═══ Recorded information

--- src/hdl/size_class_mass_rebinning.sv ---
`timescale 1ns / 1ps
// top level: class size table, saturating class accumulators and command sequencer
// load and clear finish in idle. a deposit scans the classes in use; a proportional
// split then multiplies, runs the serial divider and updates both classes, others
// update one class. a read-out checks size order, then emits the totals in turn,
// held by a busy output. reset is asynchronous active low: split_mode 1, one class
// in use, all totals and saturation marks zero, class sizes undefined until loaded
module size_class_mass_rebinning #(
  parameter int MAX_CLASSES = scm_pkg::MAX_CLASSES_DEF,
  parameter int TOTAL_BITS  = scm_pkg::TOTAL_BITS_DEF
) (
  input  logic                           clk_i,
  input  logic                           rst_ni,
  // configuration write port
  input  logic                           cfg_we_i,
  input  logic [scm_pkg::CFG_ADDR_W-1:0] cfg_addr_i,
  input  logic [scm_pkg::CFG_DATA_W-1:0] cfg_data_i,
  // command items
  input  logic                           s_axis_tvalid,
  output logic                           s_axis_tready,
  // class_slot [3:0], item_size [19:4], item_mass [51:20], zero fill
  input  logic [scm_pkg::IN_DATA_W-1:0]  s_axis_tdata,
  // cmd [1:0]
  input  logic [scm_pkg::CMD_W-1:0]      s_axis_tuser,
  // class total items
  output logic                           m_axis_tvalid,
  input  logic                           m_axis_tready,
  // class_number [3:0], class_total [43:4], total_saturated [44], order_fault [45], zero fill
  output logic [scm_pkg::OUT_DATA_W-1:0] m_axis_tdata,
  // last_total
  output logic                           m_axis_tlast
);

  localparam int IDXW  = $clog2(MAX_CLASSES);
  localparam int CNTW  = $clog2(MAX_CLASSES + 1);
  localparam int ENTW  = TOTAL_BITS + 1;
  localparam int SW    = scm_pkg::SIZE_W;
  localparam int MW    = scm_pkg::MASS_W;
  localparam int PRODW = SW + MW;

  typedef enum logic [3:0] {
    ST_IDLE,
    ST_SCAN,
    ST_MUL,
    ST_DIVGO,
    ST_DIVWAIT,
    ST_ADD_RD,
    ST_ADD_WR,
    ST_RO_RD,
    ST_RO_OUT
  } state_e;

  state_e state_q;

  // configuration
  logic                           split_mode_q;
  logic [scm_pkg::CFG_DATA_W-1:0] classes_q;

  // latched command item
  scm_pkg::cmd_e   cmd_q;
  logic [SW-1:0]   size_q;
  logic [MW-1:0]   mass_q;
  logic [CNTW-1:0] n_q;

  // scan pipeline: k_q issues reads, pi_q is the entry whose size sits in size_rd_q
  logic [CNTW-1:0] k_q;
  logic            pv_q;
  logic [IDXW-1:0] pi_q;
  logic [SW-1:0]   prev_q;
  logic [SW:0]     best_d_q;
  logic [IDXW-1:0] best_idx_q;
  logic            fault_q;

  // proportional split operands
  logic [SW-1:0]    up_q;
  logic [SW-1:0]    range_q;
  logic [IDXW-1:0]  j_q;
  logic [PRODW-1:0] prod_q;

  // accumulator updates, at most two per deposit
  logic [IDXW-1:0] add_idx_q;
  logic [MW-1:0]   add_amt_q;
  logic            add2_pend_q;
  logic [IDXW-1:0] add2_idx_q;
  logic [MW-1:0]   add2_amt_q;

  // read-out and output register
  logic [IDXW-1:0]             ro_i_q;
  logic                        m_valid_q;
  logic [scm_pkg::NUM_W-1:0]   m_num_q;
  logic [scm_pkg::OUT_TOT_W-1:0] m_total_q;
  logic                        m_sat_q;
  logic                        m_fault_q;
  logic                        m_last_q;

  // memories and the per entry valid bits of the totals
  logic [SW-1:0]          size_mem [MAX_CLASSES];
  logic [SW-1:0]          size_rd_q;
  logic [ENTW-1:0]        tot_mem [MAX_CLASSES];
  logic [ENTW-1:0]        tot_rd_q;
  logic                   tot_rdv_q;
  logic [MAX_CLASSES-1:0] tot_vld_q;

  // input field unpacking
  logic [scm_pkg::SLOT_W-1:0] in_slot;
  logic [SW-1:0]              in_size;
  logic [MW-1:0]              in_mass;
  scm_pkg::cmd_e              in_cmd;
  logic                       s_acc;
  logic                       load_we;
  logic [CNTW-1:0]            n_eff;

  assign in_slot = s_axis_tdata[3:0];
  assign in_size = s_axis_tdata[19:4];
  assign in_mass = s_axis_tdata[51:20];
  assign in_cmd  = scm_pkg::cmd_e'(s_axis_tuser);

  assign s_axis_tready = (state_q == ST_IDLE);
  assign s_acc         = s_axis_tvalid && s_axis_tready;
  // slots beyond the table are dropped
  assign load_we       = s_acc && (in_cmd == scm_pkg::CMD_LOAD)
                         && (int'(in_slot) < MAX_CLASSES);

  // class count clamped into 1..MAX_CLASSES
  always_comb begin
    if (classes_q == '0) begin
      n_eff = CNTW'(1);
    end else if (int'(classes_q) > MAX_CLASSES) begin
      n_eff = CNTW'(MAX_CLASSES);
    end else begin
      n_eff = CNTW'(classes_q);
    end
  end

  // size table: written by loads, read one entry a cycle by the scan
  logic [IDXW-1:0] size_raddr;
  assign size_raddr = k_q[IDXW-1:0];

  always_ff @(posedge clk_i) begin
    if (load_we) begin
      size_mem[IDXW'(in_slot)] <= in_size;
    end
    size_rd_q <= size_mem[size_raddr];
  end

  // scan compare unit, shared by nearest search, split search and order check
  logic [SW-1:0] diff;
  logic          better;
  logic          ge;
  logic          last_proc;

  assign ge        = (size_rd_q >= size_q);
  assign diff      = ge ? (size_rd_q - size_q) : (size_q - size_rd_q);
  assign better    = ({1'b0, diff} < best_d_q);
  assign last_proc = ((CNTW'(pi_q) + CNTW'(1)) == n_q);

  // split product, registered before the divider takes it
  logic [PRODW-1:0] prod;
  assign prod = PRODW'(mass_q) * PRODW'(up_q);

  // the high part of the product is below the range, so the quotient fits the mass width
  logic          div_start;
  logic          div_done;
  logic [MW-1:0] div_quot;

  assign div_start = (state_q == ST_DIVGO);

  scm_divider u_div (
    .clk_i     (clk_i),
    .rst_ni    (rst_ni),
    .start_i   (div_start),
    .hi_i      (prod_q[PRODW-1:MW]),
    .lo_i      (prod_q[MW-1:0]),
    .divisor_i (range_q),
    .done_o    (div_done),
    .quot_o    (div_quot)
  );

  // totals memory: read-modify-write for deposits, plain reads for read-out
  logic [IDXW-1:0]       tot_raddr;
  logic [TOTAL_BITS-1:0] cur_total;
  logic                  cur_mark;
  logic [TOTAL_BITS:0]   sum;
  logic [TOTAL_BITS-1:0] new_total;
  logic                  new_mark;
  logic                  tot_we;

  assign tot_raddr = ((state_q == ST_RO_RD) || (state_q == ST_RO_OUT)) ? ro_i_q : add_idx_q;

  // an entry never written since the last clear reads as zero
  assign cur_total = tot_rdv_q ? tot_rd_q[TOTAL_BITS-1:0] : '0;
  assign cur_mark  = tot_rdv_q & tot_rd_q[TOTAL_BITS];
  assign sum       = {1'b0, cur_total} + (TOTAL_BITS + 1)'(add_amt_q);
  // saturate on carry out, mark also when the maximum is hit exactly
  assign new_total = sum[TOTAL_BITS] ? '1 : sum[TOTAL_BITS-1:0];
  assign new_mark  = cur_mark | (&new_total);
  assign tot_we    = (state_q == ST_ADD_WR);

  always_ff @(posedge clk_i) begin
    if (tot_we) begin
      tot_mem[add_idx_q] <= {new_mark, new_total};
    end
    tot_rd_q  <= tot_mem[tot_raddr];
    tot_rdv_q <= tot_vld_q[tot_raddr];
  end

  // sequencer with config registers and output register
  always_ff @(posedge clk_i or negedge rst_ni) begin
    if (!rst_ni) begin
      state_q      <= ST_IDLE;
      split_mode_q <= 1'b1;
      classes_q    <= scm_pkg::CFG_DATA_W'(1);
      cmd_q        <= scm_pkg::CMD_LOAD;
      size_q       <= '0;
      mass_q       <= '0;
      n_q          <= CNTW'(1);
      k_q          <= '0;
      pv_q         <= 1'b0;
      pi_q         <= '0;
      prev_q       <= '0;
      best_d_q     <= '1;
      best_idx_q   <= '0;
      fault_q      <= 1'b0;
      up_q         <= '0;
      range_q      <= '0;
      j_q          <= '0;
      prod_q       <= '0;
      add_idx_q    <= '0;
      add_amt_q    <= '0;
      add2_pend_q  <= 1'b0;
      add2_idx_q   <= '0;
      add2_amt_q   <= '0;
      ro_i_q       <= '0;
      m_valid_q    <= 1'b0;
      m_num_q      <= '0;
      m_total_q    <= '0;
      m_sat_q      <= 1'b0;
      m_fault_q    <= 1'b0;
      m_last_q     <= 1'b0;
      tot_vld_q    <= '0;
    end else begin
      if (cfg_we_i) begin
        case (cfg_addr_i)
          scm_pkg::CFG_SPLIT_MODE: split_mode_q <= cfg_data_i[0];
          scm_pkg::CFG_CLASSES:    classes_q    <= cfg_data_i;
          default: ;
        endcase
      end

      // output item taken downstream; a new load below overrides
      if (m_valid_q && m_axis_tready) begin
        m_valid_q <= 1'b0;
      end

      case (state_q)
        ST_IDLE: begin
          if (s_acc) begin
            cmd_q  <= in_cmd;
            size_q <= in_size;
            mass_q <= in_mass;
            n_q    <= n_eff;
            case (in_cmd)
              scm_pkg::CMD_DEPOSIT: begin
                k_q      <= '0;
                pv_q     <= 1'b0;
                best_d_q <= '1;
                state_q  <= ST_SCAN;
              end
              scm_pkg::CMD_CLEAR: begin
                tot_vld_q <= '0;
              end
              scm_pkg::CMD_READOUT: begin
                k_q     <= '0;
                pv_q    <= 1'b0;
                fault_q <= 1'b0;
                state_q <= ST_SCAN;
              end
              default: ;
            endcase
          end
        end

        ST_SCAN: begin
          // issue the next size read while the previous one is checked
          if (k_q < n_q) begin
            k_q  <= k_q + CNTW'(1);
            pv_q <= 1'b1;
          end else begin
            pv_q <= 1'b0;
          end
          pi_q <= k_q[IDXW-1:0];

          if (pv_q) begin
            prev_q <= size_rd_q;
            case (cmd_q)
              scm_pkg::CMD_READOUT: begin
                // sizes must rise strictly
                if ((pi_q != '0) && (size_rd_q <= prev_q)) begin
                  fault_q <= 1'b1;
                end
                if (last_proc) begin
                  ro_i_q  <= '0;
                  state_q <= ST_RO_RD;
                end
              end
              scm_pkg::CMD_DEPOSIT: begin
                if (!split_mode_q) begin
                  // nearest class, strict compare keeps the lowest index on a tie
                  if (better) begin
                    best_d_q   <= {1'b0, diff};
                    best_idx_q <= pi_q;
                  end
                  if (last_proc) begin
                    add_idx_q   <= better ? pi_q : best_idx_q;
                    add_amt_q   <= mass_q;
                    add2_pend_q <= 1'b0;
                    state_q     <= ST_ADD_RD;
                  end
                end else if (ge) begin
                  // first class at or above the size
                  if ((pi_q == '0) || (size_rd_q == size_q)) begin
                    add_idx_q   <= pi_q;
                    add_amt_q   <= mass_q;
                    add2_pend_q <= 1'b0;
                    state_q     <= ST_ADD_RD;
                  end else begin
                    up_q    <= size_rd_q - size_q;
                    range_q <= size_rd_q - prev_q;
                    j_q     <= pi_q;
                    state_q <= ST_MUL;
                  end
                end else if (last_proc) begin
                  // above the whole table: end class takes all
                  add_idx_q   <= pi_q;
                  add_amt_q   <= mass_q;
                  add2_pend_q <= 1'b0;
                  state_q     <= ST_ADD_RD;
                end
              end
              default: state_q <= ST_IDLE;
            endcase
          end
        end

        ST_MUL: begin
          prod_q  <= prod;
          state_q <= ST_DIVGO;
        end

        ST_DIVGO: begin
          state_q <= ST_DIVWAIT;
        end

        ST_DIVWAIT: begin
          if (div_done) begin
            // lower class gets the floored share, upper class the rest
            add_idx_q   <= j_q - IDXW'(1);
            add_amt_q   <= div_quot;
            add2_pend_q <= 1'b1;
            add2_idx_q  <= j_q;
            add2_amt_q  <= mass_q - div_quot;
            state_q     <= ST_ADD_RD;
          end
        end

        ST_ADD_RD: begin
          state_q <= ST_ADD_WR;
        end

        ST_ADD_WR: begin
          tot_vld_q[add_idx_q] <= 1'b1;
          if (add2_pend_q) begin
            add_idx_q   <= add2_idx_q;
            add_amt_q   <= add2_amt_q;
            add2_pend_q <= 1'b0;
            state_q     <= ST_ADD_RD;
          end else begin
            state_q <= ST_IDLE;
          end
        end

        ST_RO_RD: begin
          state_q <= ST_RO_OUT;
        end

        ST_RO_OUT: begin
          // load the output register once it is free
          if (!m_valid_q || m_axis_tready) begin
            m_valid_q <= 1'b1;
            m_num_q   <= scm_pkg::NUM_W'(ro_i_q);
            m_total_q <= scm_pkg::OUT_TOT_W'(cur_total);
            m_sat_q   <= cur_mark;
            m_fault_q <= fault_q;
            m_last_q  <= last_ro;
            if (last_ro) begin
              state_q <= ST_IDLE;
            end else begin
              ro_i_q  <= ro_i_q + IDXW'(1);
              state_q <= ST_RO_RD;
            end
          end
        end

        default: state_q <= ST_IDLE;
      endcase
    end
  end

  // final class of a read-out
  logic last_ro;
  assign last_ro = ((CNTW'(ro_i_q) + CNTW'(1)) == n_q);

  assign m_axis_tvalid = m_valid_q;
  assign m_axis_tdata  = {2'b00, m_fault_q, m_sat_q, m_total_q, m_num_q};
  assign m_axis_tlast  = m_last_q;

endmodule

══════

_Problem_: What lines of the material above contain "below"? Return each of them.

_Answer to the exercise_:
  // the high part of the product is below the range, so the quotient fits the mass width
      // output item taken downstream; a new load below overrides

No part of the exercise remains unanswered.